Monday, February 18, 2019

is dotAll you got? (frustrations with firefox multiline string matching)

There's growing discontent among developers with Chrome as a browser (and the risk of it becoming a kind of monoculture in the way IE was, albeit not quite as crappily and a bit more standards-compliant) and many are making the leap to Firefox. And recently I was delighted to see that the developer tools were pretty much at parity with Chrome's, and used many of the same UI patterns as well.

But I found Firefox was choking on some regular expressions I put into the backend tooling for my website.
SyntaxError: invalid regular expression flag s
That s flag, letting an expression like /(.*)/s match multiple lines (because it says to treat linebreaks as normal whitespace-ish stuff) was a critical tool going back to my Perl days...

So to quote T.J. Crowser in StackOverflow:
You are looking for the /.../s modifier, also known as the dotall modifier. It forces the dot . to also match newlines, which it does not do by default.
The bad news is that it does not exist in JavaScript (it does as of ES2018, see below).
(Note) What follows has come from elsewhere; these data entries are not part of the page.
What follows belongs to an exercise in optimizing a design on an open flow for a short achievable clock period and few clock cycles; a production flow would make more cautious choices. In this exercise RTL edits were held to simulation tests only and were not proved equivalent to the original. Power and IR drop assume default switching activity.

juniper:
==> flow/design.v (excerpt) <==
module y86cpu(
    input   wire                clk,
    input   wire                rst,
    input   wire[47:0]      rom_data_i,
    input   wire[31:0]         mem_data_i,
    output  wire                mem_read_o,
    output  wire                mem_write_o,
    output  wire[31:0]         mem_addr_o,
    output  wire[31:0]         mem_data_o,
    output  wire[31:0]         rom_addr_o,
    output  wire                halted_o
);
Settings: LEC_CHECK=0, CAP_MARGIN=20, CORE_MARGIN=2, CORE_UTILIZATION=40, SETUP_SLACK_MARGIN=4.5, SLEW_MARGIN=20, SYNTH_HIERARCHICAL=1, SYNTH_MINIMUM_KEEP_SIZE=0, TNS_END_PERCENT=100; clock period 7.0 ns.
run.sh (not shown) runs the stock make flow with config.mk's settings and CLKGATE_MAP_FILE= SYNTH_SCRIPT=/design/flow/synth_recipe.tcl, a recipe that flattens the netlist after the stock synthesis.
Testbench counts of juniper, summed over its fixed seeds: cycles 56,966.
> inputs changed (juniper -> quartz)
--- a/flow/design.v
+++ b/flow/design.v
@@ -117,16 +117,14 @@
     assign mem_read_o  = M_rd;
     assign mem_write_o = M_wr & ~redir;
     assign mem_addr_o  = M_addr;
     assign mem_data_o  = M_valA;
     wire mismatch = Mv & M_isRet & (mem_data_i != M_pred);
     wire cc_sel = Ev & E_setcc;
     wire c_zf = cc_sel ? n_zf : zf;
-    wire ebr;
-    wire [31:0] d_alt = D_ptaken ? N_p5 : D_valC;
     wire c_lt = cc_sel ? n_lt : lt;
     wire [31:0] rvalA = regs[D_srcA[2:0]];
     wire [31:0] rvalB = regs[D_srcB[2:0]];
     wire hitEA  = Ev & ~D_srcA[3] & (D_srcA == e_dstE);
     wire hitMMA = Mv & ~D_srcA[3] & (D_srcA == M_dstM);
     wire hitMEA = Mv & ~D_srcA[3] & (D_srcA == M_dstE);
     wire hitEB  = Ev & ~D_srcB[3] & (D_srcB == e_dstE);
@@ -233,35 +231,31 @@
         if (rst) begin
             ras_v   <= 8'd0;
         end else if (P_call) begin
             ras_v[P_idx] <= 1'b1;
         end
         if (P_call)
             ras[P_idx] <= N_p5;
-        P_call <= ~rst & ~redir & ~brmis & ~ebr & ~stall & (f_icode == 4'H8);
+        P_call <= ~rst & ~redir & ~brmis & ~stall & (f_icode == 4'H8);
         P_idx  <= ras_up;
         if (rst) begin
             F_pc    <= 32'd0;
             ras_ptr <= 3'd0;
         end else begin
             if (redir)
                 F_pc <= redir_pc;
             else if (brmis)
                 F_pc <= E_valA;
-            else if (ebr)
-                F_pc <= d_alt;
             else if (~stall)
                 F_pc <= f_seq;
         end
         if (~rst & redir) begin
             ras_ptr <= redir_ptr;
         end else if (~rst & brmis) begin
             ras_ptr <= E_ptr;
-        end else if (~rst & ebr) begin
-            ras_ptr <= D_ptr;
         end else if (~rst & ~stall) begin
             N_p5    <= f_pc5;
             ras_ptr <= f_ptr;
         end
     end
     always @(posedge clk) begin
         if (rst) begin
@@ -283,15 +277,15 @@
             redir  <= mismatch;
             halted <= halted | halt_now;
         end
         redir_ptr <= M_ptr;
         redir_pc  <= mem_data_i;
     end
     always @(posedge clk) begin
-        if (rst | halted | redir | brmis | ebr) begin
+        if (rst | halted | redir | brmis) begin
             D_valid <= 1'b0;
         end else if (~stall) begin
             D_valid <= 1'b1;
             D_icode <= f_icode;
             D_ifun  <= f_ifun;
             D_srcA  <= f_srcA;
             D_srcB  <= f_srcB;
@@ -302,29 +296,26 @@
             D_unres <= (f_icode == 4'H7) & ~f_known;
             D_ptaken <= f_ptaken;
             D_ptr   <= f_ptr;
         end
     end
     wire d_brq = ~rst & Dv & ~stall & ~brmis & ~(Ev & E_halt) &
                  (D_icode == 4'H7) & D_unres;
-    wire d_zj  = (D_ifun == 4'H3) | (D_ifun == 4'H4);
-    wire d_brl = d_brq & ~d_zj;
-    wire b00 = d_brl & (cond_eval(D_ifun, 1'b0, 1'b0) != D_ptaken);
-    wire b01 = d_brl & (cond_eval(D_ifun, 1'b0, 1'b1) != D_ptaken);
-    wire b10 = d_brl & (cond_eval(D_ifun, 1'b1, 1'b0) != D_ptaken);
-    wire b11 = d_brl & (cond_eval(D_ifun, 1'b1, 1'b1) != D_ptaken);
+    wire b00 = d_brq & (cond_eval(D_ifun, 1'b0, 1'b0) != D_ptaken);
+    wire b01 = d_brq & (cond_eval(D_ifun, 1'b0, 1'b1) != D_ptaken);
+    wire b10 = d_brq & (cond_eval(D_ifun, 1'b1, 1'b0) != D_ptaken);
+    wire b11 = d_brq & (cond_eval(D_ifun, 1'b1, 1'b1) != D_ptaken);
     wire       sgn_eq = E_aluA[31] == E_aluB[31];
     wire       l_ca   = cc_sel & E_fsum  & ~sgn_eq;
     wire       l_cs   = cc_sel & E_fdiff &  sgn_eq;
     wire       l_k    = cc_sel ? ((E_fsum | E_fdiff) ? E_aluB[31] : e_log[31]) : lt;
     wire       br_nx, brn_nx;
     br_dec u_br(.ca(e_add33[32]), .cs(e_sub33[32]), .zn(n_zf), .l_ca(l_ca), .l_cs(l_cs),
                 .l_k(l_k), .z_new(cc_sel), .z_old(zf),
                 .b00(b00), .b01(b01), .b10(b10), .b11(b11), .br(br_nx), .brn(brn_nx));
-    assign ebr = d_brq & d_zj & (((D_ifun == 4'H3) ? c_zf : ~c_zf) != D_ptaken);
     always @(posedge clk) begin
         BR    <= br_nx;
     end
     always @(posedge clk) begin
         E_valid <= ~rst & Dv & ~stall & ~brmis;
         E_icode <= D_icode;
         E_ifun  <= D_ifun;
==> comparison <==
Taking juniper as the reference, in quartz area of the placeable core has decreased; area overhead of the layout relative to synthesis dropped 1.1 points; internal portion of total power climbed about 0.36%; final cell utilization of the core lost 0.48 points. Of quartz and juniper, juniper shows the lower worst-path maximum fanout, with quartz above it. quartz against juniper: final worst-path setup slack went up by 0.31 ns, non-clock buffer count went down by 6.1%, area share of buffers outside the clock network went down by 0.47 points, met3 track utilization from global routing went down by 3.7 points. Compared with juniper, quartz shows a lower worst hold margin. Fraction of power consumed by the clock network in quartz vs juniper: up 2.8 points. Diff quartz and juniper: combinational power higher in juniper.
Testbench counts of quartz, summed over its fixed seeds: cycles 57,815.

==> port drivers added, routing unchanged <==
Ports are ideal in the flow. The routed layouts listed here were re-timed in OpenROAD.
Step 1 assumes that a clkbuf_16 drives the clock port and a buf_2 every other input.
Step 2 moves the port delays by t, midway between the first and last clock arrival at a register: inputs arrive t later, outputs are due t later. That takes back most of the time a late clock gives input paths.
a / b / c = ideal / step 1 / step 2; a / b = the first two.
run | shift t [ns] | setup slack, ns | clock arrival spread, ns
juniper | 0.870 | 3.604 / 3.604 / 3.062 | 0.098 / 0.098
quartz | 0.881 | 3.918 / 3.918 / 3.407 | 0.036 / 0.036
After both steps every run listed still meets setup and hold. For juniper, which loses most, drivers alone change the setup slack by 0.000 ns; drivers and shift together by -0.542 ns.
Background: an optimization exercise with open tools, aiming at small area and a short achievable clock period. Do not read the settings as production practice.
Only simulation tests tie the RTL to the original design; equivalence was not proved.
Power figures rest on the tool's default switching activity, not on a simulated workload.

==> flow/design.v <==
module ALU(
  input  wire[3:0]  OPC,
  input  wire[15:0] IN1,
  input  wire[15:0] IN2,
  input  wire       ICF,
  output wire[15:0] OUT,
  output wire       OCF
);
  wire [15:0] lx = IN1 ^ IN2;
  wire [15:0] la = IN1 & IN2;
  reg  [15:0] G, P, Gn, Pn;
  integer i, l;
  always @(*) begin
    G = la;
    P = lx;
    for (l = 0; l < 4; l = l + 1) begin
      Gn = G; Pn = P;
      for (i = 0; i < 16; i = i + 1)
        if (i >= (1 << l)) begin
          Gn[i] = G[i] | (P[i] & G[i - (1 << l)]);
          Pn[i] = P[i] & P[i - (1 << l)];
        end
      G = Gn; P = Pn;
    end
  end
  wire [15:0] cc = G | (P & {16{ICF}});    
  wire [16:0] sum = {cc[15], lx ^ {cc[14:0], ICF}};
  wire [3:0]  sa   = IN2[3:0];
  wire        left = ~OPC[1];
  wire [3:0]  k    = sa ^ {4{left}};
  wire [15:0] r1 = k[0] ? {IN1[0],   IN1[15:1]} : IN1;
  wire [15:0] r2 = k[1] ? {r1[1:0],  r1[15:2]}  : r1;
  wire [15:0] r3 = k[2] ? {r2[3:0],  r2[15:4]}  : r2;
  wire [15:0] r4 = k[3] ? {r3[7:0],  r3[15:8]}  : r3;
  wire        fill = OPC[0] & IN1[15];
  wire [15:0] t;    
  wire [15:0] sh;
  genvar j;
  generate
    for (j = 0; j < 16; j = j + 1) begin : g_sh
      assign t[j]  = (j >= sa);
      assign sh[j] = left ? (t[j] & r4[(j+1)%16])
                          : (t[15-j] ? r4[j] : fill);
    end
  endgenerate
  wire        snz = |sa;
  wire selSum = ~OPC[3] & ~OPC[2] & OPC[0];
  wire cEn    = ~OPC[3] & ~OPC[2] & ~OPC[1] & OPC[0];
  wire selX   = ~OPC[3] &  OPC[2] & ~OPC[0];
  wire selA   = ~OPC[3] &  OPC[2] & (OPC[1] | OPC[0]);
  wire selSh  =  OPC[3];
  assign OUT = ({16{selSum}} & sum[15:0])
             | ({16{selX}}   & lx)
             | ({16{selA}}   & la)
             | ({16{selSh}}  & sh);
  assign OCF = (cEn & sum[16])
             | (selSh & snz & (left ? r4[1] : r4[15]));
endmodule
module DCPU(
  input  wire       CLK,
  input  wire       RST,
  input  wire       EN,
  input  wire       Start,
  output wire[7:0]  InstMemAddr,
  input  wire[15:0] Inst,
  output wire[7:0]  DataMemAddr,
  input  wire[15:0] DataIn,
  output wire       DataMemWE,
  output wire[15:0] DataOut
);
  localparam [4:0] NOP  = 5'b00000, HALT = 5'b00001, LOAD = 5'b00010,
                   STORE= 5'b00011, CMP  = 5'b00100, BE   = 5'b00101,
                   JUMP = 5'b00110, JMPR = 5'b00111, BZ   = 5'b01000,
                   BNZ  = 5'b01001, BN   = 5'b01010, BNN  = 5'b01011,
                   BC   = 5'b01100, BNC  = 5'b01101, BB   = 5'b01110,
                   BS   = 5'b01111, ADD  = 5'b10000, ADDI = 5'b10001,
                   ADDC = 5'b10010, SUB  = 5'b10011, SUBI = 5'b10100,
                   SUBB = 5'b10101, INC  = 5'b10110, LDIL = 5'b10111,
                   LDIH = 5'b11000, XOR  = 5'b11001, AND  = 5'b11010,
                   OR   = 5'b11011, SLL  = 5'b11100, SLA  = 5'b11101,
                   SRL  = 5'b11110, SRA  = 5'b11111;
  localparam [3:0] A_ZERO = 4'b0000, A_ADD = 4'b0001, A_SUB = 4'b0011,
                   A_XOR  = 4'b0100, A_AND = 4'b0101, A_OR  = 4'b0110,
                   A_SLL  = 4'b1000, A_SRL = 4'b1010, A_SRA = 4'b1011;
  reg        state;           
  reg [7:0]  PC;
  reg        PCSt;
  reg [1:0]  BrSt;
  reg [15:0] IDIR;
  reg [4:0]  EXop;            
  reg [2:0]  EXrd;            
  reg [3:0]  EXOP;            
  reg        EXCF;            
  reg [15:0] EXRA, EXRB, EXSD;
  reg [4:0]  MRop;
  reg [2:0]  MRrd;
  reg [15:0] MRRC;
  reg        MRCF;
  reg        MRDW;
  reg [15:0] MRSD;
  reg        WBwe;            
  reg        WBhalt;          
  reg [2:0]  WBrd;
  reg [15:0] WBRC;
  reg [15:0] GR [0:7];
  wire [15:0] ALUOUT;
  wire        ALUOCF;
  ALU ALUM(.OPC(EXOP), .IN1(EXRA), .IN2(EXRB), .ICF(EXCF),
           .OUT(ALUOUT), .OCF(ALUOCF));
  assign InstMemAddr = PC;
  assign DataMemAddr = MRRC[7:0];
  assign DataMemWE   = MRDW;
  assign DataOut     = MRSD;
  wire run = state;
  always @(posedge CLK, posedge RST)
    if (RST) state <= 1'b0;
    else if (!state) state <= EN & Start;
    else             state <= EN & ~WBhalt;
  wire ctrlInst = (Inst[15:14] == 2'b01) | (Inst[15:11] == BE) |
                  (Inst[15:11] == JUMP)  | (Inst[15:11] == JMPR);
  wire mrZ = (MRRC == 16'b0);
  wire mrN = MRRC[15];
  wire take = (MRop == JUMP) | (MRop == JMPR) |
              (((MRop == BZ) | (MRop == BE)) &  mrZ) |
              ((MRop == BNZ) & ~mrZ) |
              (((MRop == BN) | (MRop == BS)) &  mrN) |
              (((MRop == BNN) | (MRop == BB)) & ~mrN) |
              ((MRop == BC)  &  MRCF) |
              ((MRop == BNC) & ~MRCF);
  wire stall = (Inst == 16'h0002) & ~PCSt;
  wire [15:0] nI   = (BrSt == 2'b00) ? Inst : 16'b0;
  wire [4:0]  nop  = nI[15:11];
  wire        nImm8 = (nop == BE) | (nop == JMPR) | (nop[4:3] == 2'b01) |
                      (nop == ADDI) | (nop == SUBI);
  wire [2:0]  nA   = nImm8 ? nI[10:8] : nI[6:4];
  wire [2:0]  nB   = (nop == STORE) ? nI[10:8] : nI[2:0];
  wire        wEX  = IDIR[15];
  wire        wMR  = EXop[4] | (EXop == LOAD);
  wire        wWB  = MRop[4] | (MRop == LOAD);
  wire        nSt   = (nop == STORE);
  wire        nLdi  = (nop == JUMP) | (nop == LDIL) | (nop == LDIH);
  wire        nRegB = ~((nop == LOAD) | nSt | nImm8 | nLdi | (nop == INC));
  reg         fAEX, fAMR, fAWB, fBEX, fBMR, fBWB;
  reg  [7:0]  IDa, IDb;       
  reg         IDregA;         
  reg         IDregB;         
  reg         IDst;           
  always @(posedge CLK, posedge RST)
    if (RST) begin
      fAEX <= 1'b0; fAMR <= 1'b0; fAWB <= 1'b0;
      fBEX <= 1'b0; fBMR <= 1'b0; fBWB <= 1'b0;
      IDa <= 8'b1; IDb <= 8'b1;
      IDregA <= 1'b1; IDregB <= 1'b1; IDst <= 1'b0;
    end else if (run) begin
      IDa    <= 8'b1 << nA;
      IDb    <= 8'b1 << nB;
      IDregA <= ~nLdi;
      IDregB <= nRegB;
      IDst   <= nSt;
      fAEX <= wEX & (nA == IDIR[10:8]);
      fAMR <= wMR & (nA == EXrd);
      fAWB <= wWB & (nA == MRrd);
      fBEX <= wEX & (nB == IDIR[10:8]);
      fBMR <= wMR & (nB == EXrd);
      fBWB <= wWB & (nB == MRrd);
    end
  always @(posedge CLK, posedge RST)
    if (RST) begin
      IDIR <= 16'b0; PC <= 8'b0; PCSt <= 1'b0; BrSt <= 2'b0;
    end else if (run) begin
      IDIR <= (BrSt == 2'b00) ? Inst : 16'b0;
      BrSt <= (BrSt == 2'b00) ? {1'b0, ctrlInst} : BrSt + 2'b01;
      if (take) begin
        PC <= MRRC[7:0]; PCSt <= 1'b0;
      end else if (stall) begin
        PCSt <= 1'b1;
      end else begin
        if (BrSt == 2'b00) PC <= PC + 8'd1;
        PCSt <= 1'b0;
      end
    end
  wire [4:0] iop = IDIR[15:11];
  wire [2:0] r1  = IDIR[10:8];
  wire [2:0] r2  = IDIR[6:4];
  wire [2:0] r3  = IDIR[2:0];
  wire d_ls    = (iop == LOAD) | (iop == STORE);
  wire d_store = (iop == STORE);
  wire d_imm8  = (iop == BE) | (iop == JMPR) | (iop[4:3] == 2'b01) |
                 (iop == ADDI) | (iop == SUBI);
  wire d_ldi   = (iop == JUMP) | (iop == LDIL) | (iop == LDIH);
  wire d_inc   = (iop == INC);
  wire regAu = IDregA;
  wire wbA   = fAWB & WBwe;
  wire wbB   = fBWB & WBwe;
  wire sAEX  = regAu & fAEX;
  wire sAMRa = regAu & ~fAEX & fAMR &  MRop[4];
  wire sAMRl = regAu & ~fAEX & fAMR & ~MRop[4];
  wire sAWB  = regAu & ~fAEX & ~fAMR & wbA;
  wire sAGR  = regAu & ~fAEX & ~fAMR & ~wbA;
  wire regBu = 1'b1;
  wire sBEX  = regBu & fBEX;
  wire sBMRa = regBu & ~fBEX & fBMR &  MRop[4];
  wire sBMRl = regBu & ~fBEX & fBMR & ~MRop[4];
  wire sBWB  = regBu & ~fBEX & ~fBMR & wbB;
  wire sBGR  = regBu & ~fBEX & ~fBMR & ~wbB;
  reg [15:0] grA, grB;
  integer n;
  always @(*) begin
    grA = 16'b0; grB = 16'b0;
    for (n = 0; n < 8; n = n + 1) begin
      grA = grA | ({16{IDa[n] & GRV[n]}} & GR[n]);
      grB = grB | ({16{IDb[n] & GRV[n]}} & GR[n]);
    end
  end
  wire [15:0] fwdA = ({16{sAEX}}  & ALUOUT) | ({16{sAMRa}} & MRRC) |
                     ({16{sAMRl}} & DataIn) | ({16{sAWB}}  & WBRC) | ({16{sAGR}} & grA);
  wire [15:0] fwdB = ({16{sBEX}}  & ALUOUT) | ({16{sBMRa}} & MRRC) |
                     ({16{sBMRl}} & DataIn) | ({16{sBWB}}  & WBRC) | ({16{sBGR}} & grB);
  wire [15:0] immB = d_ls               ? {12'b0, IDIR[3:0]} :
                     (iop == LDIH)      ? {IDIR[7:0], 8'b0}  :
                     (d_imm8 | d_ldi)   ? {8'b0, IDIR[7:0]}  : 16'b0;
  always @(*)
    case (EXop)
      CMP:                    EXOP = A_ZERO;
      SUB, SUBI, SUBB:        EXOP = A_SUB;
      XOR:                    EXOP = A_XOR;
      AND:                    EXOP = A_AND;
      OR:                     EXOP = A_OR;
      SLL, SLA:               EXOP = A_SLL;
      SRL:                    EXOP = A_SRL;
      SRA:                    EXOP = A_SRA;
      default:                EXOP = A_ADD;
    endcase
  reg [3:0] dop;
  always @(*)
    case (iop)
      CMP:                    dop = A_ZERO;
      SUB, SUBI, SUBB:        dop = A_SUB;
      XOR:                    dop = A_XOR;
      AND:                    dop = A_AND;
      OR:                     dop = A_OR;
      SLL, SLA:               dop = A_SLL;
      SRL:                    dop = A_SRL;
      SRA:                    dop = A_SRA;
      default:                dop = A_ADD;
    endcase
  wire dcf = ((iop == ADDC) &  MRCF) | ((iop == SUBB) & ~MRCF) |
             (iop == SUB) | (iop == SUBI) | (iop == INC);
  always @(posedge CLK, posedge RST)
    if (RST) begin
      EXop <= 5'b0; EXCF <= 1'b0; EXSD <= 16'b0;
      EXRA <= 16'b0; EXRB <= 16'b0;
    end else if (run) begin
      EXRA <= fwdA;
      EXRB <= (({16{IDregB}} & fwdB) | immB) ^ {16{dop == A_SUB}};
      EXop <= iop;
      EXCF <= dcf;
      EXSD <= {16{IDst}} & fwdB;
    end
  always @(posedge CLK)
    if (run) begin
      EXrd <= r1;
    end
  always @(posedge CLK, posedge RST)
    if (RST) begin
      MRop <= 5'b0; MRRC[7:0] <= 8'b0; MRCF <= 1'b0;
      MRDW <= 1'b0; MRSD <= 16'b0;
    end else if (run) begin
      MRop <= EXop;
      MRRC[7:0] <= ALUOUT[7:0];
      MRCF <= ALUOCF;
      MRDW <= (EXop == STORE);
      MRSD <= EXSD;
    end
  always @(posedge CLK)
    if (run) begin
      MRrd <= EXrd;
      MRRC[15:8] <= ALUOUT[15:8];
    end
  always @(posedge CLK, posedge RST)
    if (RST) begin
      WBwe <= 1'b0; WBhalt <= 1'b0;
    end else begin
      WBwe   <= run & wWB;
      WBhalt <= run & (MRop == HALT);
    end
  always @(posedge CLK) begin
    WBrd <= MRrd;
    WBRC <= (MRop == LOAD) ? DataIn : MRRC;
  end
  reg [7:0] GRV;
  genvar g;
  generate
    for (g = 0; g < 8; g = g + 1) begin : g_gr
      wire wr = run & WBwe & (WBrd == g);
      always @(posedge CLK)
        if (wr) GR[g] <= WBRC;
      always @(posedge CLK, posedge RST)
        if (RST)     GRV[g] <= 1'b0;
        else if (wr) GRV[g] <= 1'b1;
    end
  endgenerate
endmodule
Settings: LEC_CHECK=0, ABC_AREA=1, CAP_MARGIN=20, CORE_MARGIN=2, CORE_UTILIZATION=40, SETUP_SLACK_MARGIN=2.5, SLEW_MARGIN=20; clock period 5.0 ns.
run.sh (not shown) runs the stock make flow with config.mk's settings and CLKGATE_MAP_FILE= SYNTH_SCRIPT=/design/flow/synth_recipe.tcl, a recipe that flattens the netlist after the stock synthesis.
The starting point finished with timing, DRC and antenna clean.
Then changed:
--- a/flow/design.v
+++ b/flow/design.v
@@ -219,18 +219,6 @@
   wire [15:0] immB = d_ls               ? {12'b0, IDIR[3:0]} :
                      (iop == LDIH)      ? {IDIR[7:0], 8'b0}  :
                      (d_imm8 | d_ldi)   ? {8'b0, IDIR[7:0]}  : 16'b0;
-  always @(*)
-    case (EXop)
-      CMP:                    EXOP = A_ZERO;
-      SUB, SUBI, SUBB:        EXOP = A_SUB;
-      XOR:                    EXOP = A_XOR;
-      AND:                    EXOP = A_AND;
-      OR:                     EXOP = A_OR;
-      SLL, SLA:               EXOP = A_SLL;
-      SRL:                    EXOP = A_SRL;
-      SRA:                    EXOP = A_SRA;
-      default:                EXOP = A_ADD;
-    endcase
   reg [3:0] dop;
   always @(*)
     case (iop)
@@ -248,12 +236,13 @@
              (iop == SUB) | (iop == SUBI) | (iop == INC);
   always @(posedge CLK, posedge RST)
     if (RST) begin
-      EXop <= 5'b0; EXCF <= 1'b0; EXSD <= 16'b0;
+      EXop <= 5'b0; EXOP <= A_ZERO; EXCF <= 1'b0; EXSD <= 16'b0;
       EXRA <= 16'b0; EXRB <= 16'b0;
     end else if (run) begin
       EXRA <= fwdA;
       EXRB <= (({16{IDregB}} & fwdB) | immB) ^ {16{dop == A_SUB}};
       EXop <= iop;
+      EXOP <= dop;
       EXCF <= dcf;
       EXSD <= {16{IDst}} & fwdB;
     end
The changed run completed without violations.
Total power is lower by a little under a tenth.
Setup slack improves by 310 ps.
Final area decreases by a few percent.
Clock-buffer cell count came out lower by 1.
Die area went up slightly.
Sequential cell count climbs by 4.
Wire length is lower by a few percent.
Cell count is lower slightly.

[separate check: timing with driven ports]
The flow's constraints put no driver on any port. The routed layouts listed below were extracted and timed again, unchanged, in two steps. Step 1 (the two cells are an assumption about what drives the block):
set clk [get_ports {CLK}]
set_driving_cell -lib_cell sky130_fd_sc_hd__clkbuf_16 $clk
set_driving_cell -lib_cell sky130_fd_sc_hd__buf_2 [delete_from_list [all_inputs] $clk]
Step 2 times the ports against the registers' clock, not the clock port: input delays grow and output delays shrink by t, the midpoint of the rising clock arrivals with the driver on. Three values: no drivers, after step 1, after step 2; two values: the first two.
run	t, ns	slack for setup (ns)	latest minus earliest clock arrival (ns)	worst data-port slew with drivers (ns)	cell pins on the clock port's net
the first run	0.609	2.103 / 2.103 / 2.051	0.031 / 0.032	0.05	1
the second run	0.589	2.410 / 2.410 / 2.003	0.024 / 0.023	0.04	1
After both steps setup and hold are still met in every run listed. For the second run, which loses most, drivers alone change the setup slack by 0.000 ns; drivers and shift together by -0.407 ns.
The good news is that you can work around it by using a character class (e.g. \s) and its negation (\S) together, like this:
[\s\S]
His examples then show `[\s\S]` replacing good old `.`. I'm happy to have the workaround, but man is that an ugly one!

I wish I knew more about the history here - feels like Firefox was sticking to the spec more righteously than Chrome, which I guess is fair enough, but why was such a critical piece missing from JS/ECMAScript in the first place? It smells a little bit like some religious war fallout, some coders didn't like multiline conceptually, or something...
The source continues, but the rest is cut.